Unimproved Land Differs in Three Ways
from Any Other Kind of Private Property

Perry Prentice



[Reprinted from a special 84-page booklet on land,
House & Home Magazine, August, 1960]


1. Unimproved land is the only kind of private property that the owner did nothing to create. He just found it ready-made (or bought it from someone who found it ready-made).

2. Unimproved land is the only kind of private property whose value grows, not because of anything the owner does, but because of what thousands of other people do.
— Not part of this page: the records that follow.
$ cat src/rtl/prog_seq_pkg.sv
// Shared types and constants for the program sequencer.
package prog_seq_pkg;

    localparam int unsigned WORD_W = 9;

    localparam logic [2:0] OP_MV  = 3'd0;
    localparam logic [2:0] OP_MVI = 3'd1;
    localparam logic [2:0] OP_ADD = 3'd2;
    localparam logic [2:0] OP_SUB = 3'd3;

    typedef enum logic [2:0] {
        IDLE,
        FETCH,
        ISSUE,
        EXEC,
        HALT
    } state_t;

endpackage

$ cat src/rtl/prog_sequencer.sv
// Instruction feeder for the 9-bit processor: walks a program in a 1-cycle
// synchronous ROM, issues each word with a run pulse, supplies the mvi
// immediate, waits for done, and halts at the end of the program.
// Optional build macro PROG_SEQUENCER_DONE_TIMEOUT_EN adds an EXEC watchdog
// that halts with err=1 when done is missing for 7 EXEC cycles.
module prog_sequencer
    import prog_seq_pkg::*;
#(
    parameter int unsigned ADDR_W     = 5,
    parameter int unsigned PROG_LEN   = 32,
    parameter int unsigned START_ADDR = 0
) (
    input  logic              clock,
    input  logic              reset,
    input  logic              start,
    output logic [ADDR_W-1:0] mem_addr,
    input  logic [WORD_W-1:0] mem_rdata,
    output logic [WORD_W-1:0] DIN,
    output logic              run,
    input  logic              done,
    output logic              busy,
    output logic              halted,
    output logic [7:0]        instr_count,
    output logic              err
);

    localparam int unsigned PC_W = ADDR_W + 1;
    localparam logic [PC_W-1:0] PC_START = PC_W'(START_ADDR);
    localparam logic [PC_W-1:0] PC_END   = PC_W'(PROG_LEN);

    state_t            state;
    state_t            state_nx;
    logic [PC_W-1:0]   pc;
    logic [PC_W-1:0]   pc_adv;
    logic [ADDR_W-1:0] pc_inc_addr;
    logic              is_mvi;
    logic              launch_c;
    logic              retire_c;
    logic              timeout_c;

    // start is only honoured while idle or halted; done only in EXEC
    assign launch_c    = start && ((state == IDLE) || (state == HALT));
    assign retire_c    = done && (state == EXEC);
    assign pc_adv      = pc + (is_mvi ? PC_W'(2) : PC_W'(1));
    assign pc_inc_addr = pc[ADDR_W-1:0] + ADDR_W'(1);

`ifdef PROG_SEQUENCER_DONE_TIMEOUT_EN
    logic [2:0] wd_cnt;

    assign timeout_c = (state == EXEC) && !done && (wd_cnt == 3'd6);

    // Watchdog: cleared on entry to EXEC, counts EXEC cycles without done
    always_ff @(posedge clock or posedge reset) begin
        if (reset) begin
            wd_cnt <= 3'd0;
        end else if (state == ISSUE) begin
            wd_cnt <= 3'd0;
        end else if ((state == EXEC) && !done) begin
            wd_cnt <= wd_cnt + 3'd1;
        end
    end

    // Sticky error flag, cleared by an accepted start
    always_ff @(posedge clock or posedge reset) begin
        if (reset) begin
            err <= 1'b0;
        end else if (launch_c) begin
            err <= 1'b0;
        end else if (timeout_c) begin
            err <= 1'b1;
        end
    end
`else
    assign timeout_c = 1'b0;
    assign err       = 1'b0;
`endif

    // State register
    always_ff @(posedge clock or posedge reset) begin
        if (reset) begin
            state <= IDLE;
        end else begin
            state <= state_nx;
        end
    end

    // Next-state logic
    always_comb begin
        state_nx = state;
        case (state)
            IDLE, HALT: if (start) state_nx = FETCH;
            FETCH:      state_nx = ISSUE;
            ISSUE:      state_nx = EXEC;
            EXEC: begin
                if (done) begin
                    state_nx = (pc_adv >= PC_END) ? HALT : FETCH;
                end else if (timeout_c) begin
                    state_nx = HALT;
                end
            end
            default:    state_nx = IDLE;
        endcase
    end

    // Program counter, retired-instruction counter and mvi flag
    always_ff @(posedge clock or posedge reset) begin
        if (reset) begin
            pc          <= PC_START;
            instr_count <= 8'd0;
            is_mvi      <= 1'b0;
        end else begin
            if (launch_c) begin
                pc          <= PC_START;
                instr_count <= 8'd0;
            end else if (retire_c) begin
                pc <= pc_adv;
                if (instr_count != 8'hFF) begin
                    instr_count <= instr_count + 8'd1;
                end
            end
            if (state == ISSUE) begin
                is_mvi <= (mem_rdata[8:6] == OP_MVI);
            end
        end
    end

    // Outputs decoded from the current state
    always_comb begin
        mem_addr = pc[ADDR_W-1:0];
        DIN      = '0;
        run      = 1'b0;
        busy     = 1'b0;
        halted   = 1'b0;
        case (state)
            FETCH: busy = 1'b1;
            ISSUE: begin
                busy     = 1'b1;
                run      = 1'b1;
                DIN      = mem_rdata;
                mem_addr = pc_inc_addr;
            end
            EXEC: begin
                busy     = 1'b1;
                DIN      = mem_rdata;
                mem_addr = pc_inc_addr;
            end
            HALT:    halted = 1'b1;
            default: ;
        endcase
    end

endmodule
Said the great Victorian economist John Stuart Mill: "Landlords grow rich in their sleep." Suburban land would command only a small fraction of today's price if the city had grown up somewhere else.

3. Unimproved land is the only kind of private property anyone can own for years without doing anything or assuming any responsibility to maintain and protect his investment (other than paying a tax which is usually small and is always deductible).

If you invest your money in a building, your investment will crumble and decay within 20 years without constant upkeep.

If you invest your money in machinery, it will be obsolete within 20 years.

If you invest your money in stocks they will soon be worthless unless the company is well managed year in and year out.

If you write a bestseller book, your copyright and its renewals cannot run longer than 56 years. If you perfect a great invention, your patent (which is not renewable) can run only 17 years. After that you have no more legal claim to your own brainchild than anyone else.

But unimproved land, which was there for a million years before the Pilgrims landed, will still be there a million years after you are dead, regardless of what you do or do not do about it.

The moral foundation for private property rests on our belief that in a free society every man owns himself and therefore is entitled to own whatever he himself creates. This foundation is very shaky indeed under the private ownership of unimproved land (unless, of course, the owner performs at least some of the essential functions of the land developer, who is surely worthy of his hire). That is why moralists and law givers from Moses to Jefferson and Lincoln have questioned any man's right to hold more land than he can use.

By definition, unimproved land is land whose owner has done nothing to earn a profit. So it is a strange paradox that our laws not only give private ownership of land all the protection they give the private ownership of other property; they go further than that to give the ownership of unimproved land the most favorable possible tax treatment and greater permanence-without-effort-than any other form of private property.